The Mukthar quedash shrugged while grinning. Lorcko let out a deep sigh and threw Anaxantis a helpless look.

“I'm giving them to… them,” the prince continued. “I have a plan.”

“Of course you have a plan. You always have a plan. The Gods have mercy on us,” Tomar said.

“For your information: stone bridges last longer and require less maintenance,” Anaxantis added, crossing his arms in a defiant gesture.

23
Renda put plates with chicken and turkey legs, and dishes with a mixture of chunks of dried fruit on the table while another cook's help filled seven cups with warm, watered down, spiced wine.

“Hemarchidas seems to think I've been complacent in regard to our situation,” Anaxantis said, after both servants had left the war room, “but I'm not. On the contrary, I've been thinking a lot about the predicament we find ourselves in.”
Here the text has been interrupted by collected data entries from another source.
## src/rtl/waitstate_pkg.sv

```systemverilog
package waitstate_pkg;

   typedef enum logic [1:0] {
      ACC_CPU_RD = 2'd0,
      ACC_CPU_WR = 2'd1,
      ACC_DMA_RD = 2'd2,
      ACC_DMA_WR = 2'd3
   } acc_kind_e;

   typedef enum logic [1:0] {
      RGN_FAST  = 2'd0,
      RGN_SLOW  = 2'd1,
      RGN_XSLOW = 2'd2
   } rgn_class_e;

   function automatic acc_kind_e make_kind(input logic is_dma, input logic is_wr);
      acc_kind_e k;
      case ({is_dma, is_wr})
         2'b00:   k = ACC_CPU_RD;
         2'b01:   k = ACC_CPU_WR;
         2'b10:   k = ACC_DMA_RD;
         default: k = ACC_DMA_WR;
      endcase
      return k;
   endfunction

   function automatic int max3(input int a, input int b, input int c);
      int m;
      m = (a > b) ? a : b;
      return (m > c) ? m : c;
   endfunction

endpackage

```

## src/rtl/waitstate_region_map.sv

```systemverilog
module waitstate_region_map
   import waitstate_pkg::*;
(
   input  logic [1:0] bank_sel,
   input  logic [7:0] page,
   input  logic       fast_rom,
   output rgn_class_e rgn
);

   rgn_class_e rom_speed;

   always_comb begin
      rom_speed = fast_rom ? RGN_FAST : RGN_SLOW;
      case (bank_sel)
         2'd1: rgn = RGN_SLOW;
         2'd3: rgn = rom_speed;
         default: begin
            if (page < 8'h20)       rgn = RGN_SLOW;
            else if (page < 8'h40)  rgn = RGN_FAST;
            else if (page < 8'h42)  rgn = RGN_XSLOW;
            else if (page < 8'h60)  rgn = RGN_FAST;
            else if (page < 8'h80)  rgn = RGN_SLOW;
            else if (bank_sel == 2'd0) rgn = RGN_SLOW;
            else                    rgn = rom_speed;
         end
      endcase
   end

endmodule

```

## src/rtl/waitstate_step_timer.sv

```systemverilog
module waitstate_step_timer
   import waitstate_pkg::*;
#(
   parameter int STEP_W     = 3,
   parameter int TAIL_STEPS = 2
) (
   input  logic              clk,
   input  logic              rst_n,
   input  logic              start,
   input  logic [STEP_W-1:0] start_steps,
   input  acc_kind_e         start_kind,
   output logic              busy,
   output logic              done,
   output logic              strobe
);

   localparam logic [STEP_W-1:0] LAST_STEP   = STEP_W'(1);
   localparam logic [STEP_W-1:0] SPLIT_STEP  = STEP_W'(TAIL_STEPS + 1);

   logic [STEP_W-1:0] left_q;
   acc_kind_e         kind_q;
   logic              busy_q, done_q, strobe_q;
   logic              at_last, at_split;

   assign at_last  = (left_q == LAST_STEP);
   assign at_split = (left_q == SPLIT_STEP);

   always_ff @(posedge clk or negedge rst_n) begin
      if (!rst_n) begin
         left_q   <= '0;
         kind_q   <= ACC_CPU_RD;
         busy_q   <= 1'b0;
         done_q   <= 1'b0;
         strobe_q <= 1'b0;
      end else begin
         done_q   <= 1'b0;
         strobe_q <= 1'b0;
         if (busy_q) begin
            left_q   <= left_q - LAST_STEP;
            busy_q   <= !at_last;
            done_q   <= at_last;
            strobe_q <= ((kind_q == ACC_CPU_RD) && at_split) ||
                        ((kind_q == ACC_DMA_RD) && at_last);
         end else if (start) begin
            busy_q <= 1'b1;
            left_q <= start_steps;
            kind_q <= start_kind;
         end
      end
   end

   assign busy   = busy_q;
   assign done   = done_q;
   assign strobe = strobe_q;


   wr_no_strobe_chk: assert property (@(posedge clk) disable iff (!rst_n)
      strobe_q |-> (kind_q == ACC_CPU_RD || kind_q == ACC_DMA_RD));


   done_single_chk: assert property (@(posedge clk) disable iff (!rst_n)
      done_q |=> !done_q);


   done_idle_chk: assert property (@(posedge clk) disable iff (!rst_n)
      done_q |-> !busy_q);

endmodule

```

## src/rtl/waitstate_mclk_ctr.sv

```systemverilog
module waitstate_mclk_ctr #(
   parameter int W    = 16,
   parameter int STEP = 2
) (
   input  logic         clk,
   input  logic         rst_n,
   input  logic         adv,
   output logic [W-1:0] count
);

   localparam logic [W-1:0] INC = W'(STEP);

   logic [W-1:0] cnt_q;

   always_ff @(posedge clk or negedge rst_n) begin
      if (!rst_n)   cnt_q <= '0;
      else if (adv) cnt_q <= cnt_q + INC;
   end

   assign count = cnt_q;


   mclk_step_chk: assert property (@(posedge clk) disable iff (!rst_n)
      adv |=> cnt_q == W'($past(cnt_q) + INC));


   mclk_hold_chk: assert property (@(posedge clk) disable iff (!rst_n)
      !adv |=> $stable(cnt_q));

endmodule

```

## src/rtl/waitstate_gen.sv

```systemverilog
module waitstate_gen
   import waitstate_pkg::*;
#(
   parameter int MCLK_W      = 16,
   parameter int MCLK_STEP   = 2,
   parameter int FAST_MCLKS  = 6,
   parameter int SLOW_MCLKS  = 8,
   parameter int XSLOW_MCLKS = 12,
   parameter int DMA_MCLKS   = 4,
   parameter int TAIL_MCLKS  = 4,
   parameter int LEN_W       = 4
) (
   input  logic              clk,
   input  logic              rst_n,
   input  logic              req_valid,
   input  logic [23:0]       req_addr,
   input  logic              req_write,
   input  logic              req_dma,
   input  logic              fast_rom_en,
   output logic              busy,
   output logic [LEN_W-1:0]  access_mclks,
   output logic              sample_strobe,
   output logic              done,
   output logic [MCLK_W-1:0] mclk_count
);

   localparam int MAX_MCLKS  = max3(FAST_MCLKS, SLOW_MCLKS, XSLOW_MCLKS) > DMA_MCLKS ?
                               max3(FAST_MCLKS, SLOW_MCLKS, XSLOW_MCLKS) : DMA_MCLKS;
   localparam int MIN_CPU    = (FAST_MCLKS < SLOW_MCLKS) ?
                               ((FAST_MCLKS < XSLOW_MCLKS) ? FAST_MCLKS : XSLOW_MCLKS) :
                               ((SLOW_MCLKS < XSLOW_MCLKS) ? SLOW_MCLKS : XSLOW_MCLKS);
   localparam int MAX_STEPS  = MAX_MCLKS / MCLK_STEP;
   localparam int STEP_W     = $clog2(MAX_STEPS + 1);
   localparam int TAIL_STEPS = TAIL_MCLKS / MCLK_STEP;

   generate
      if (MCLK_STEP < 1)
         begin : g_bad_step  $error("MCLK_STEP must be positive"); end
      if ((FAST_MCLKS % MCLK_STEP) != 0 || (SLOW_MCLKS % MCLK_STEP) != 0 ||
          (XSLOW_MCLKS % MCLK_STEP) != 0 || (DMA_MCLKS % MCLK_STEP) != 0 ||
          (TAIL_MCLKS % MCLK_STEP) != 0)
         begin : g_bad_div   $error("access lengths must be multiples of MCLK_STEP"); end
      if (MIN_CPU <= TAIL_MCLKS)
         begin : g_bad_tail  $error("every CPU length must exceed the read tail"); end
      if (DMA_MCLKS < MCLK_STEP)
         begin : g_bad_dma   $error("DMA length must cover at least one step"); end
      if ((1 << LEN_W) <= MAX_MCLKS)
         begin : g_bad_lenw  $error("LEN_W too narrow for the longest access"); end
      if (MCLK_W < $clog2(MCLK_STEP + 1))
         begin : g_bad_mclkw $error("MCLK_W too narrow for one step"); end
   endgenerate

   rgn_class_e         rgn;
   logic               accept;
   logic [LEN_W-1:0]   sel_mclks;
   logic [STEP_W-1:0]  sel_steps;
   logic [LEN_W-1:0]   len_q;
   logic               unused_addr_bits;

   assign unused_addr_bits = ^{req_addr[21:16], req_addr[7:0]};

   waitstate_region_map u_map (
      .bank_sel (req_addr[23:22]),
      .page     (req_addr[15:8]),
      .fast_rom (fast_rom_en),
      .rgn      (rgn)
   );

   always_comb begin
      if (req_dma) begin
         sel_mclks = LEN_W'(DMA_MCLKS);
      end else begin
         case (rgn)
            RGN_FAST:  sel_mclks = LEN_W'(FAST_MCLKS);
            RGN_XSLOW: sel_mclks = LEN_W'(XSLOW_MCLKS);
            default:   sel_mclks = LEN_W'(SLOW_MCLKS);
         endcase
      end
      sel_steps = STEP_W'(int'(sel_mclks) / MCLK_STEP);
   end

   assign accept = req_valid && !busy;

   always_ff @(posedge clk or negedge rst_n) begin
      if (!rst_n)      len_q <= '0;
      else if (accept) len_q <= sel_mclks;
   end

   waitstate_step_timer #(
      .STEP_W     (STEP_W),
      .TAIL_STEPS (TAIL_STEPS)
   ) u_timer (
      .clk         (clk),
      .rst_n       (rst_n),
      .start       (accept),
      .start_steps (sel_steps),
      .start_kind  (make_kind(req_dma, req_write)),
      .busy        (busy),
      .done        (done),
      .strobe      (sample_strobe)
   );

   waitstate_mclk_ctr #(
      .W    (MCLK_W),
      .STEP (MCLK_STEP)
   ) u_mclk (
      .clk   (clk),
      .rst_n (rst_n),
      .adv   (busy),
      .count (mclk_count)
   );

   assign access_mclks = len_q;


   hold_len_chk: assert property (@(posedge clk) disable iff (!rst_n)
      busy |=> $stable(access_mclks));


   len_legal_chk: assert property (@(posedge clk) disable iff (!rst_n)
      busy |-> (access_mclks == LEN_W'(FAST_MCLKS) || access_mclks == LEN_W'(SLOW_MCLKS) ||
                access_mclks == LEN_W'(XSLOW_MCLKS) || access_mclks == LEN_W'(DMA_MCLKS)));


   accept_starts_chk: assert property (@(posedge clk) disable iff (!rst_n)
      (req_valid && !busy) |=> busy);

endmodule

```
Hemarchidas made as if to protest, but Lethoras put his hand on his arm, and he reconsidered. The others, Ehandar, Tomar, Timishi and Lorcko, just waited for what was to come.

“He was right in one sense, though,” Anaxantis continued. “For a long time I hoped to keep us out of the warfare in the south. I admit that I was clinging, against my better judgment, to the hope of being able to isolate us from all foreign involvement. I see now that was an illusion. Lorsanthia is too big a threat.”

“Lorsanthia?” Lethoras asked. “What about Ximerion?”

“Oh, I doubt the concentration of troops near the capital is the beginning of an offensive against Great Renuvia. Father must have a plan up his sleeve, granted, but I would be very surprised if we were its target. He's too smart to provoke hostilities on a second front.”